Linux-Fsdevel Archive on lore.kernel.org
 help / color / Atom feed
From: Jason Gunthorpe <jgg@ziepe.ca>
To: Matthew Wilcox <willy@infradead.org>
Cc: John Hubbard <jhubbard@nvidia.com>,
	john.hubbard@gmail.com, Michal Hocko <mhocko@kernel.org>,
	Christopher Lameter <cl@linux.com>,
	Dan Williams <dan.j.williams@intel.com>, Jan Kara <jack@suse.cz>,
	Al Viro <viro@zeniv.linux.org.uk>,
	linux-mm@kvack.org, LKML <linux-kernel@vger.kernel.org>,
	linux-rdma <linux-rdma@vger.kernel.org>,
	linux-fsdevel@vger.kernel.org, Doug Ledford <dledford@redhat.com>,
	Mike Marciniszyn <mike.marciniszyn@intel.com>,
	Dennis Dalessandro <dennis.dalessandro@intel.com>,
	Christian Benvenuti <benve@cisco.com>
Subject: Re: [PATCH 3/4] infiniband/mm: convert to the new put_user_page() call
Date: Sat, 29 Sep 2018 13:19:14 -0600
Message-ID: <20180929191914.GA13783@ziepe.ca> (raw)
In-Reply-To: <20180929162117.GA31216@bombadil.infradead.org>

On Sat, Sep 29, 2018 at 09:21:17AM -0700, Matthew Wilcox wrote:
> On Fri, Sep 28, 2018 at 08:12:33PM -0700, John Hubbard wrote:
> > >> +++ b/drivers/infiniband/core/umem.c
> > >> @@ -60,7 +60,7 @@ static void __ib_umem_release(struct ib_device *dev, struct ib_umem *umem, int d
> > >>  		page = sg_page(sg);
> > >>  		if (!PageDirty(page) && umem->writable && dirty)
> > >>  			set_page_dirty_lock(page);
> > >> -		put_page(page);
> > >> +		put_user_page(page);
> > > 
> > > Would it make sense to have a release/put_user_pages_dirtied to absorb
> > > the set_page_dity pattern too?
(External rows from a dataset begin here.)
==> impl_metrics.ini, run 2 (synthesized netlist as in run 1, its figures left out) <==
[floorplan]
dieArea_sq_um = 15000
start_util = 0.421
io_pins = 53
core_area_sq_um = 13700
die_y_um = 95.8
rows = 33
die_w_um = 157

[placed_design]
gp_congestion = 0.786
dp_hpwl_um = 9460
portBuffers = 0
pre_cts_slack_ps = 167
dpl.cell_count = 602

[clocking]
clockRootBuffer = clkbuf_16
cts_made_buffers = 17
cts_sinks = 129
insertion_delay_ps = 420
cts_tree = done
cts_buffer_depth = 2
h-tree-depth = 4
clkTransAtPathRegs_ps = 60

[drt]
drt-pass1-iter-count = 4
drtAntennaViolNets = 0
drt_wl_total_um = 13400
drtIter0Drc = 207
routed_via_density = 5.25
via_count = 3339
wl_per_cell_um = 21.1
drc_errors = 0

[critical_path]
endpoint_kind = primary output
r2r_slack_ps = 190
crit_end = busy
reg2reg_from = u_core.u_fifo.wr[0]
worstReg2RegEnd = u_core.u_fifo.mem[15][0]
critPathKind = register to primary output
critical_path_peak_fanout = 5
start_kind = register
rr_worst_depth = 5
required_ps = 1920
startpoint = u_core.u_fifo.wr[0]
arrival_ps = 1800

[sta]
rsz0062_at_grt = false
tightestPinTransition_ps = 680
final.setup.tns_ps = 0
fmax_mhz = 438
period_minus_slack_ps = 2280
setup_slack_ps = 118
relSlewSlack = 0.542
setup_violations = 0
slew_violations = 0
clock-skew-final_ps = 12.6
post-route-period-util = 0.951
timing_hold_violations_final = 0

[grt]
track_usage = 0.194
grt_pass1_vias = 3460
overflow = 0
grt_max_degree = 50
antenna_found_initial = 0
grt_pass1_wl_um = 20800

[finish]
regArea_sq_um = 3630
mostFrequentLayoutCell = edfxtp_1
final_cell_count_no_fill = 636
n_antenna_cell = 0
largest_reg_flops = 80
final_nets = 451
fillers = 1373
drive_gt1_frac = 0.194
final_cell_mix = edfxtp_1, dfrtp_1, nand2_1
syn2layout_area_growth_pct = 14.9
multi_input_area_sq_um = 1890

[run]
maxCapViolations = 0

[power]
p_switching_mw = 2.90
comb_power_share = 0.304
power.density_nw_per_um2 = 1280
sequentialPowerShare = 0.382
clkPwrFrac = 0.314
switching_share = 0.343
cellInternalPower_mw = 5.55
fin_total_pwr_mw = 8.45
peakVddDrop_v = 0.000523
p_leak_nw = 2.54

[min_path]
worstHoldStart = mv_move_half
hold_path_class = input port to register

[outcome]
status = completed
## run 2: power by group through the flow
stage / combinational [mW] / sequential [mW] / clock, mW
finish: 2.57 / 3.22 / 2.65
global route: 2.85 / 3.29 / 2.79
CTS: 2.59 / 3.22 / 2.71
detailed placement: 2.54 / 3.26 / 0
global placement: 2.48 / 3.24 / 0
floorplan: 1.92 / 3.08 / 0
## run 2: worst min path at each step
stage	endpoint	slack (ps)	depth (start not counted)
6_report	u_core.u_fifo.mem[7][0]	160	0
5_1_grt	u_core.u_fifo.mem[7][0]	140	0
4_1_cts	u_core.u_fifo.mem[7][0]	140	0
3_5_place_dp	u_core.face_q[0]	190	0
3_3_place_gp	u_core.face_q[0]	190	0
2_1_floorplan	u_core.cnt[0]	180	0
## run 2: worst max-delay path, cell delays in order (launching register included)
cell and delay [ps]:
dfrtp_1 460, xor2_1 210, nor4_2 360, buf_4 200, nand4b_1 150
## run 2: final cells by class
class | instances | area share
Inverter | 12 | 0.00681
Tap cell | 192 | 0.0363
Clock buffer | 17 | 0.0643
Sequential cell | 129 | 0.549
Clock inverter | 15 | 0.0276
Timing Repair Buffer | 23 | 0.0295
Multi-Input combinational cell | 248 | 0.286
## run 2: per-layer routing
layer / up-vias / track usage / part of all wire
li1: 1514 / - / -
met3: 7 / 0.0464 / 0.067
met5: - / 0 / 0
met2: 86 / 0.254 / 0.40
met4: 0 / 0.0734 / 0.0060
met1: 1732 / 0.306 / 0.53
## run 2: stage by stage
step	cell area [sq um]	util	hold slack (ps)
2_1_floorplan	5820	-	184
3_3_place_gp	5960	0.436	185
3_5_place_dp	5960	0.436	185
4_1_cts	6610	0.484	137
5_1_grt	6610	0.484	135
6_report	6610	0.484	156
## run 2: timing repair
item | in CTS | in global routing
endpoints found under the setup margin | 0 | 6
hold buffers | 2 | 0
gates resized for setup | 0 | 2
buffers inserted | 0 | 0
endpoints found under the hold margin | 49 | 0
I notice in this patch there is some
> > > variety here, I wonder what is the right way?
> > > 
> > > Also, I'm told this code here is a big performance bottleneck when the
> > > number of pages becomes very long (think >> GB of memory), so having a
> > > future path to use some kind of batching/threading sound great.
> > 
> > Yes. And you asked for this the first time, too. Consistent! :) Sorry for
> > being slow to pick it up. It looks like there are several patterns, and
> > we have to support both set_page_dirty() and set_page_dirty_lock(). So
> > the best combination looks to be adding a few variations of
> > release_user_pages*(), but leaving put_user_page() alone, because it's
> > the "do it yourself" basic one. Scatter-gather will be stuck with that.
> 
> I think our current interfaces are wrong.  We should really have a
> get_user_sg() / put_user_sg() function that will set up / destroy an
> SG list appropriate for that range of user memory.  This is almost
> orthogonal to the original intent here, so please don't see this as a
> "must do first" kind of argument that might derail the whole thing.

This would be an excellent API, and it is exactly what this 'umem'
code in RDMA is trying to do for RDMA drivers..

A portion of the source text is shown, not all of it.